The raw collected data underwent extensive preprocessing. First, sentence alignment was performed automatically using multilingual language models, and the results were subsequently verified manually by three bilingual medical professionals. Following this, a three-stage quality assurance process was conducted, assessing linguistic accuracy, medical accuracy, and cultural appropriateness.

The final dataset comprises 7,000 aligned sentence pairs, with average sentence lengths of 18 words for English and 21 words for Yoruba. The dataset covers prenatal care (35%), childbirth (30%) and postnatal care (35%). The 7,000 sentence pairs were split into 4,900 pairs (70%) for training, 1,050 pairs (15%) for validation, and 1,050 pairs (15%) for testing.

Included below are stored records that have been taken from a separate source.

**src/shared/cqf_pkg.sv**
```systemverilog
// Package for the command queue front end: offsets, fields, opcodes, types
package cqf_pkg;

    // Register byte offsets
    localparam logic [7:0] CQF_OFF_CTRL = 8'h00;
    localparam logic [7:0] CQF_OFF_STATUS = 8'h04;
    localparam logic [7:0] CQF_OFF_BASE = 8'h08;
    localparam logic [7:0] CQF_OFF_PROD = 8'h0c;
    localparam logic [7:0] CQF_OFF_CONS = 8'h10;
    localparam logic [7:0] CQF_OFF_ERRCLR = 8'h14;

    // Control fields
    localparam int CQF_CTRL_EN_BIT = 0;
    localparam int CQF_CTRL_SEV_BIT = 1;
    localparam int CQF_CTRL_RSVCHK_BIT = 2;
    localparam logic [31:0] CQF_CTRL_RESET = 32'h0000_0000;

    // Status fields
    localparam int CQF_ST_ENACK_BIT = 0;
    localparam int CQF_ST_ERRV_BIT = 1;
    localparam int CQF_ST_BUSY_BIT = 2;
    localparam int CQF_ST_CODE_LSB = 8;

    // Queue geometry
    localparam int CQF_LOG2_ENTRIES = 4;
    localparam int CQF_IDX_W = CQF_LOG2_ENTRIES + 1;
    localparam int CQF_ENTRY_BYTES = 16;
    localparam int CQF_ENTRY_SHIFT = 4;
    localparam int CQF_ENTRY_WORDS = 4;
    localparam int CQF_OPC_W = 8;
    localparam logic [31:0] CQF_BASE_RESET = 32'h0000_0000;

    // Error codes
    localparam logic [1:0] CQF_ERR_NONE = 2'h0;
    localparam logic [1:0] CQF_ERR_ILL = 2'h1;
    localparam logic [1:0] CQF_ERR_ABT = 2'h2;

    // Opcodes with special handling
    localparam logic [7:0] CQF_OP_PREF_CFG = 8'h01;
    localparam logic [7:0] CQF_OP_PREF_ADDR = 8'h02;
    localparam logic [7:0] CQF_OP_CFGI_RANGE = 8'h04;
    localparam logic [7:0] CQF_OP_SYNC = 8'h46;
    localparam logic [7:0] CQF_OP_IMPDEF_LO = 8'h80;
    localparam logic [7:0] CQF_OP_IMPDEF_HI = 8'h8f;

    // Entry word as fetched
    typedef struct packed {
        logic [31:0] data;
        logic abort;
    } cqf_rword_t;

    // Decoded command handed to the back end
    typedef struct packed {
        logic [CQF_OPC_W-1:0] opcode;
        logic [127:0] entry;
        logic is_sync;
    } cqf_cmd_t;

endpackage

```
**src/rtl/cqf_decode.sv**
```systemverilog
// Opcode decoder: defined set and reserved field check
`timescale 1ns/1ps
module cqf_decode
    import cqf_pkg::*;
(
    // Entry in
    input wire logic [127:0] entry,
    input wire logic rsv_check,
    // Result
    output logic illegal,
    output logic is_sync
);

    // Defined opcode table
    function automatic logic op_defined(input logic [7:0] op);
        unique case (op) inside
            [8'h01:8'h07], [8'h10:8'h13], 8'h18, 8'h1a, [8'h20:8'h23],
            8'h28, 8'h2a, 8'h30, 8'h40, 8'h41, [8'h44:8'h46],
            [8'h50:8'h53], 8'h58, 8'h5a, 8'h60: op_defined = 1'b1;
            default: op_defined = 1'b0;
        endcase
    endfunction

    logic [7:0] op;
    logic bad_param;
    logic rsv_nz;

    assign op = entry[CQF_OPC_W-1:0];
    assign is_sync = (op == CQF_OP_SYNC);
    // Secure flag bit set on non-secure queue is invalid for prefetch
    assign bad_param = ((op == CQF_OP_PREF_CFG) || (op == CQF_OP_PREF_ADDR)) && entry[10];
    // Bits 9..8 and 31..11 of word 0 unused in this front end
    assign rsv_nz = rsv_check && ((entry[9:8] != 2'h0) || (entry[31:11] != 21'h0));
    // Implementation defined range is not implemented: illegal too
    assign illegal = !op_defined(op) || bad_param || rsv_nz;

endmodule

```
**src/rtl/cqf_frontend.sv**
```systemverilog
// Command queue front end: AHB-Lite registers, entry fetch, decode, errors
// Overview of operation
// - Each entry is sixteen bytes, little-endian, for both producer and unit.
// - The low eight bits of each entry are the opcode.
// - Decoder recognises the defined opcode set.
// - Reserved opcodes, including 0x00 and 0x90-0xFF, raise illegal-command.
// - No entry at or beyond the producer index is executed.
// - A producer index write alone starts processing.
// - Process only when non-empty, enabled and no error active.
// - Keep processing until empty, error or disabled.
// - With wake support set, pulse wake event when a seen-full queue is no longer full.
// - Defined opcode with invalid parameters raises illegal-command.
// - Optional check of reserved fields; non-zero raises illegal-command.
// - Illegal-command wins over an ignored command.
// - External abort on queue read raises fetch abort.
// - First error stops consumption; consumer index stays on failing command.
// - A command is consumed once the consumer index passes it.
// - Sync completes after all earlier commands; earlier ones never wait.
//
// The register addresses and the AHB-Lite slave port were left to the implementer.
`timescale 1ns/1ps
module cqf_frontend
    import cqf_pkg::*;
(
    // Clock and reset
    input wire logic REF_CLK,
    input wire logic RESET_N,
    // AHB-Lite slave
    input wire logic HSEL,
    input wire logic [31:0] HADDR,
    input wire logic [1:0] HTRANS,
    input wire logic HWRITE,
    input wire logic [2:0] HSIZE,
    input wire logic [31:0] HWDATA,
    input wire logic HREADY,
    output logic [31:0] HRDATA,
    output logic HREADYOUT,
    output logic HRESP,
    // Memory read port for queue fetch
    output logic MEM_REQ,
    output logic [31:0] MEM_ADDR,
    input wire logic MEM_ACK,
    input wire cqf_rword_t MEM_RDATA,
    // Command issue to back end
    output logic CMD_VALID,
    output cqf_cmd_t CMD,
    input wire logic CMD_READY,
    input wire logic CMD_IDLE,
    // Wake event
    output logic WAKE_EVENT
);

    typedef enum logic [2:0] {
        CQF_IDLE,
        CQF_FETCH,
        CQF_DECODE,
        CQF_ISSUE,
        CQF_DRAIN
    } cqf_state_t;

    cqf_state_t state;
    logic [31:0] ctrl;
    logic [31:0] base;
    logic [CQF_IDX_W-1:0] prod;
    logic [CQF_IDX_W-1:0] cons;
    logic [1:0] err_code;
    logic [127:0] entry;
    logic [1:0] word_idx;
    logic seen_full;
    logic dec_illegal;
    logic dec_sync;

    // Bus address phase capture
    logic ph_valid;
    logic ph_write;
    logic [7:0] ph_addr;

    logic q_empty;
    logic q_full;
    logic err_active;
    logic can_run;
    logic wr_en;

    // Index helpers
    function automatic logic idx_full(input logic [CQF_IDX_W-1:0] p,
                                      input logic [CQF_IDX_W-1:0] c);
        idx_full = (p[CQF_IDX_W-1] != c[CQF_IDX_W-1]) &&
                   (p[CQF_IDX_W-2:0] == c[CQF_IDX_W-2:0]);
    endfunction

    assign q_empty = (prod == cons);
    assign q_full = idx_full(prod, cons);
    assign err_active = (err_code != CQF_ERR_NONE);
    assign can_run = !q_empty && ctrl[CQF_CTRL_EN_BIT] && !err_active;

    cqf_decode u_decode (
        .entry(entry),
        .rsv_check(ctrl[CQF_CTRL_RSVCHK_BIT]),
        .illegal(dec_illegal),
        .is_sync(dec_sync)
    );

    // Bus: zero wait states, always OKAY
    assign HREADYOUT = 1'b1;
    assign HRESP = 1'b0;
    assign wr_en = ph_valid && ph_write;

    always_ff @(posedge REF_CLK) begin
        if (!RESET_N) begin
            ph_valid <= 1'b0;
            ph_write <= 1'b0;
            ph_addr <= 8'h00;
        end else if (HREADY) begin
            ph_valid <= HSEL && HTRANS[1];
            ph_write <= HWRITE;
            ph_addr <= HADDR[7:0];
        end
    end

    // Read data
    always_ff @(posedge REF_CLK) begin
        if (!RESET_N) begin
            HRDATA <= 32'h0000_0000;
        end else if (HREADY && HSEL && HTRANS[1] && !HWRITE) begin
            unique case (HADDR[7:0])
                CQF_OFF_CTRL: HRDATA <= ctrl;
                CQF_OFF_STATUS: HRDATA <= {22'h0, err_code, 5'h0,
                    (state != CQF_IDLE), err_active, ctrl[CQF_CTRL_EN_BIT]};
                CQF_OFF_BASE: HRDATA <= base;
                CQF_OFF_PROD: HRDATA <= {{(32-CQF_IDX_W){1'b0}}, prod};
                CQF_OFF_CONS: HRDATA <= {{(32-CQF_IDX_W){1'b0}}, cons};
                default: HRDATA <= 32'h0000_0000;
            endcase
        end
    end

    // Control, base, producer index
    always_ff @(posedge REF_CLK) begin
        if (!RESET_N) begin
            ctrl <= CQF_CTRL_RESET;
            base <= CQF_BASE_RESET;
            prod <= '0;
        end else if (wr_en) begin
            unique case (ph_addr)
                CQF_OFF_CTRL: ctrl <= {29'h0, HWDATA[2:0]};
                CQF_OFF_BASE: base <= {HWDATA[31:CQF_ENTRY_SHIFT], 4'h0};
                CQF_OFF_PROD: prod <= HWDATA[CQF_IDX_W-1:0];
                default: ;
            endcase
        end
    end

    // Error register; new error wins over clear
    always_ff @(posedge REF_CLK) begin
        if (!RESET_N) begin
            err_code <= CQF_ERR_NONE;
        end else if (state == CQF_FETCH && MEM_ACK && MEM_RDATA.abort) begin
            err_code <= CQF_ERR_ABT;
        end else if (state == CQF_DECODE && dec_illegal) begin
            err_code <= CQF_ERR_ILL;
        end else if (wr_en && ph_addr == CQF_OFF_ERRCLR && HWDATA[0]) begin
            err_code <= CQF_ERR_NONE;
        end
    end

    // Fetch and issue sequencer
    always_ff @(posedge REF_CLK) begin
        if (!RESET_N) begin
            state <= CQF_IDLE;
            word_idx <= 2'h0;
            entry <= '0;
        end else begin
            unique case (state)
                CQF_IDLE: begin
                    word_idx <= 2'h0;
                    if (can_run) begin
                        state <= CQF_FETCH;
                    end
                end
                CQF_FETCH: begin
                    if (MEM_ACK) begin
                        if (MEM_RDATA.abort) begin
                            state <= CQF_IDLE;
                        end else begin
                            // Little-endian: word n holds bytes 4n..4n+3
                            entry[word_idx*32 +: 32] <= MEM_RDATA.data;
                            word_idx <= word_idx + 2'h1;
                            if (word_idx == 2'(CQF_ENTRY_WORDS - 1)) begin
                                state <= CQF_DECODE;
                            end
                        end
                    end
                end
                CQF_DECODE: begin
                    if (dec_illegal) begin
                        state <= CQF_IDLE;
                    end else if (dec_sync) begin
                        state <= CQF_DRAIN;
                    end else begin
                        state <= CQF_ISSUE;
                    end
                end
                CQF_DRAIN: begin
                    if (CMD_IDLE) begin
                        state <= CQF_ISSUE;
                    end
                end
                CQF_ISSUE: begin
                    if (CMD_READY) begin
                        state <= CQF_IDLE;
                    end
                end
                default: state <= CQF_IDLE;
            endcase
        end
    end

    // Consumer index advances only when the command is handed on
    always_ff @(posedge REF_CLK) begin
        if (!RESET_N) begin
            cons <= '0;
        end else if (state == CQF_ISSUE && CMD_READY) begin
            cons <= CQF_IDX_W'(cons + 1'b1);
        end
    end

    // Memory request: base + wrapped index * 16 + word offset
    assign MEM_REQ = (state == CQF_FETCH);
    assign MEM_ADDR = base + {{(32-CQF_LOG2_ENTRIES-CQF_ENTRY_SHIFT){1'b0}},
        cons[CQF_IDX_W-2:0], word_idx, 2'h0};

    // Command out
    assign CMD_VALID = (state == CQF_ISSUE);
    assign CMD = '{opcode: entry[CQF_OPC_W-1:0], entry: entry, is_sync: dec_sync};

    // Full seen whenever the queue is full, then wake once it is no longer full if the ctrl SEV bit is set
    always_ff @(posedge REF_CLK) begin
        if (!RESET_N) begin
            seen_full <= 1'b0;
            WAKE_EVENT <= 1'b0;
        end else begin
            WAKE_EVENT <= 1'b0;
            if (seen_full && !q_full) begin
                seen_full <= 1'b0;
                WAKE_EVENT <= ctrl[CQF_CTRL_SEV_BIT];
            end else if (q_full) begin
                seen_full <= 1'b1;
            end
        end
    end

endmodule

```
**config.mk**
```make
export PLATFORM = sky130hd
export DESIGN_NAME = cqf_frontend
export DESIGN_NICKNAME = d
export VERILOG_FILES = /design/src/shared/cqf_pkg.sv /design/src/rtl/cqf_decode.sv /design/src/rtl/cqf_frontend.sv
export SDC_FILE = /design/constraint.sdc
export NUM_CORES = 1
export LEC_CHECK = 0
export ABC_AREA = 0
export ABC_CLOCK_PERIOD_IN_PS = 3720
export BUFFER_PORTS_ARGS = -buffer_cell sky130_fd_sc_hd__buf_2
export CORE_ASPECT_RATIO = 1.1
export CORE_MARGIN = 1
export CORE_UTILIZATION = 42
export CTS_CLUSTER_DIAMETER = 120
export DETAILED_ROUTE_END_ITERATION = 6
export GPL_ROUTABILITY_DRIVEN = 1
export PLACE_DENSITY = 0.66
export SLEW_MARGIN = 20
export SYNTH_ARGS = -nofsm -noshare
export SYNTH_HDL_FRONTEND = slang
export SYNTH_HIERARCHICAL = 1
export SYNTH_SLANG_ARGS = --single-unit
```
**constraint.sdc**
```tcl
create_clock -name REF_CLK -period 3.72 [get_ports REF_CLK]
set_input_delay 0.558 -clock REF_CLK [delete_from_list [all_inputs] [get_ports REF_CLK]]
set_output_delay 0.558 -clock REF_CLK [all_outputs]
set_load 0.03 [all_outputs]
```
==> results of run 1 <==
-- per-stage QoR --
stage	area (um^2)	total power, mW	hold slack (ps)
after detailed placement	10800	2.58	425
after global placement	10800	2.58	412
after global routing	11600	5.09	261
after CTS	11600	4.98	257
final	11600	4.93	276
after floorplan	9250	2.49	408
-- per-layer routing --
metal / part of all wire [%] / wire length, um / vias to the layer above / global-route usage [%]
li1: - / - / 4403 / -
met1: 42 / 12000 / 4220 / 30.8
met2: 48 / 13700 / 317 / 42.0
met3: 8.6 / 2460 / 34 / 7.32
met4: 2.0 / 561 / 0 / 6.43
met5: 0 / 0 / - / 0
-- critical path, delay by kind of cell (launching register included) --
| kind | cells | cell delay [ps] |
|---|---|---|
| compound gates | 1 | 140 |
| xor+xnor | 1 | 230 |
| flops | 1 | 380 |
| buf+inv | 2 | 400 |
| simple gates | 3 | 770 |
| fa+ha+maj | 1 | 410 |
-- placed cells by master, fill, tap and decap left out, types with 5 or more instances in the layout --
cell type  synthesis  final
buf_2              6    283
dfxtp_1          220    220
nand2_1          186    186
nand3_1          176    176
a21oi_1          137    137
nor2_1            76     76
a22oi_1           34     34
clkbuf_16          0     25
xnor2_1           23     23
o21ai_1           23     23
buf_4             15     19
o21ai_0           18     18
mux2i_1           15     15
xor2_1            12     12
nand4_1           11     11
ha_1              11     11
nor3_1             9      8
nor4_1             8      8
clkinv_2           0      8
inv_1              7      6
a211oi_1           6      6
nand2b_1           5      5
nor2b_1            5      5
and2_1             1      5
-- power breakdown --
group	switching (mW)	internal [mW]
sequential	0.00510	2.36
clock	0.960	1.44
combinational	0.113	0.0497
total	1.08	3.86
-- state kept, by name, indices dropped and copies added, names as in the netlist --
signal      cells
HRDATA         32
WAKE_EVENT      1
base           28
cons            5
ctrl            3
entry         128
err_code        2
ph_addr         8
ph_valid        1
ph_write        1
prod            5
seen_full       1
state           3
word_idx        2
-- area by class of cell --
cell class                 count  area, um^2  area share, %
tap                          290         363           3.13
sequential                   220        4400           38.0
timing repair buffer         303        1580           13.6
clock inverter                12         115          0.994
clock buffer                  32         692           5.98
multi-input combinational    815        4390           37.9
antenna                        1        2.50         0.0216
inverter                       7        31.3          0.270
-- logic make-up after synthesis --
| family | Yosys count | synth area share (%) |
|---|---|---|
| AO/OA/AOI/OAI | 236 | 14.5 |
| XOR/XNOR | 35 | 3.32 |
| adder cells (fa/ha/maj) | 12 | 1.71 |
| buffers and inverters | 106 | 5.25 |
| flip-flops | 220 | 47.6 |
| multiplexers | 16 | 1.75 |
| other | 2 | 0.0812 |
| AND/OR/NAND/NOR | 512 | 25.8 |
-- how the worst min path moves through the flow --
| stage | endpoint | cells past startpoint |
|---|---|---|
| 6_report | base[31]$_SDFFE_PN0P_ | 3 |
| 3_3_place_gp | WAKE_EVENT$_SDFF_PN0_ | 2 |
| 4_1_cts | base[31]$_SDFFE_PN0P_ | 3 |
| 5_1_grt | base[21]$_SDFFE_PN0P_ | 3 |
| 2_1_floorplan | WAKE_EVENT$_SDFF_PN0_ | 2 |
| 3_5_place_dp | WAKE_EVENT$_SDFF_PN0_ | 2 |
==> summary.txt, run 1 <==
Timing
  • Period utilisation layout: 91.2%
  • Final Hold Fails: 0
  • F_max: 0.295 GHz
  • Slew Limit Fails: 0
  • Final setup TNS: 0 ps
  • Final min period: 3390 ps
  • Final setup viols: 0
  • Fin worst setup slack: 326 ps
  • Headroom to the max-slew limit: 42.2%
  • Clock Skew: 9.05 ps
  • RSZ-0062 raised after global routing: no
  • Least-Margin Pin Slew: slightly below 900 ps

Clocking
  • Clock tree buffer depth: 3
  • Hold-fix buffers, CTS: 0
  • Reg clk slew, reported paths: 60 ps
  • Clock root buffer: clkbuf_16
  • TritonCTS Buffers: 24
  • Post-CTS setup buffer count: 0
  • H-tree levels: 1
  • CTS tree: built
  • Post-cts sizing count: 0
  • Later-pin clock latency in the skew report: 510 ps
  • Clock sink total: 220

Drt
  • Drt wl/cell: 17.0 um
  • Via count: approximately 9000
  • Post-DRT Antenna Nets: 0
  • Detailed Route WL: between 20000 and 30000 um
  • Vias/cell: around 5.3
  • Number of DRC markers in iteration 0: ~510
  • Drc violations: 0
  • Drt first pass iters: 5

Synth
  • Post-synth cell types: 55
  • Synth top area share: a little under half
  • Top cells by instance count after synthesis: 220 x dfxtp_1, 186 x nand2_1, 176 x nand3_1
  • Post-synthesis cell count: approximately 1100
  • Primary FF master, synth: dfxtp_1
  • Register area share after synthesis: 47.6%
  • Count leader, synth: dfxtp_1
  • Yosys top cell by area: dfxtp_1
  • Post-synth EDFFs: 0
  • Top cells by area, synth: dfxtp_1 48%, nand3_1 9.5%, nand2_1 7.6%
  • Synthesized area: 9240 um^2
  • Ys async rst share: 0%
  • Synth warn: 6
  • Mean Syn Cell Area: 8.12 um^2
  • Register bit total from synthesis: 220

Placement
  • Dpl ws: 863 ps
  • Detailed placer's ending HPWL: 19400 um
  • Cell count after placement: 1635
  • PortBufs: 283
  • GP Congestion: 0.854

Min path
  • HP Class: input pin to flop
  • HP Start: HWDATA[31]

Worst setup path
  • CP Cell Sequence: ha_1, nand3_1, a2bb2oi_1, buf_4, nor3_1, nand4_1, xnor2_1, buf_2
  • Crit end category: output pin
  • Worst Reg-to-Reg Cells: 6
  • Worst Path Required: 3160 ps
  • Crit path launch: cons[3]$_SDFFE_PN0P_
  • Worst R2R Start: word_idx[0]$_SDFFE_PN0P_
  • Crit-path max cell delay: 490 ps
  • Crit start category: flop
  • Flop2flop setup slack: 1170 ps
  • Maximum fanout along the worst path: 6
  • WS Path Type: flop to output pin
  • Worst setup endpoint: MEM_ADDR[25]
  • Arrival time worst endpoint: 2840 ps
  • R2r endpoint: entry[52]$_SDFFE_PN0P_
  • CP max-delay cell: nor3_1

Cells and area
  • Nets@finish: about 1500
  • Fraction of layout cells with a size suffix above 1: roughly a quarter
  • Area Overhead vs Synth: 25.2%
  • Final cell count without fillers: 1680
  • Filler cell count: about 2100
  • Fin util: 54.0%

Die
  • Die Ht: 158 um
  • Die Span X: 143 um
  • IO Count: 316
  • # rows: 56
  • Starting Density: 43.1%
  • DIE AREA: 22600 um^2
  • Core Area: 21400 um^2

GRT
  • Initial antenna violation count: 0
  • GRT Total Usage: roughly 25%
  • Largest net degree at the start of global routing: 109
  • Global route overflow: 0
  • Vias in the first global route: 8420
  • First-pass GRT wire length: 45100 um

Job
  • Max Cap Violations: 0

Power and ir drop
  • Power Density: 426 nW/um^2
  • Pleak: 4.85 nW
  • Worst vdd ir: around 0.00033 V

Status
  • Status: finished clean
Note: power is estimated with default switching activity, not from simulation.
==> inputs of run 2 (changes only) <==
Settings changed: CORE_UTILIZATION 42 to 50, PLACE_DENSITY 0.66 to 0.88.
==> run 2 against run 1 <==
Compared with the run above: count of clock-buffer cells in the layout is 1 higher; total power is 0.26% lower; via count is 4.7% higher; setup slack better by 12 ps; flip-flop and latch count stayed put; wire length is 4.6% lower; clock skew is 1.4 ps lower; utilization is 10 points higher.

3.2. Model Architecture and Training
3.2.1. Task Formulation

The core task was formulated as conditional sequence-to-sequence translation: given an English sentence in a maternal health context, generate the corresponding Yoruba translation. For models naturally suited to this formulation (mT5-large, LLaMA-2-7B with sequence-to-sequence prompt formatting), the task was implemented directly as encoder-decoder translation. For non-generative models (BERT-family models), the task was operationalized through a classification-over-candidates approach: given a source English sentence, rank a set of candidate Yoruba translations (the correct translation plus 4 negative examples sampled from the corpus) by their semantic alignment to the source, with the highest-ranked candidate as the predicted output. This approach allowed evaluation of all models on a common translation task while respecting architectural differences


3.2.2. Large Language Models

GPT-3.5-turbo was fine-tuned using OpenAI’s fine-tuning API on an instruction-following variant tailored for downstream tasks. Training examples were formatted in JSONL with a system prompt defining the task, an English input sentence, and the correct Yoruba translation. Fine-tuning used a 3e-5 learning rate, batch size 4, and 4 epochs, with validation checked every 500 steps and early stopping after three non-improving evaluations. The final model was then tested on the held-out evaluation set.

LLaMA-2-7B was fine-tuned using LoRA, a lightweight adaptation method that trains only low-rank updates instead of all model weights. LoRA was applied to the attention layer’s query and value projections, with rank=16, alpha=32, and dropout=0.05. The base model was loaded in 8-bit quantization (via bitsandbytes) to reduce memory usage. Training used a 1e-4 learning rate, batch size 8, and gradient accumulation of 4.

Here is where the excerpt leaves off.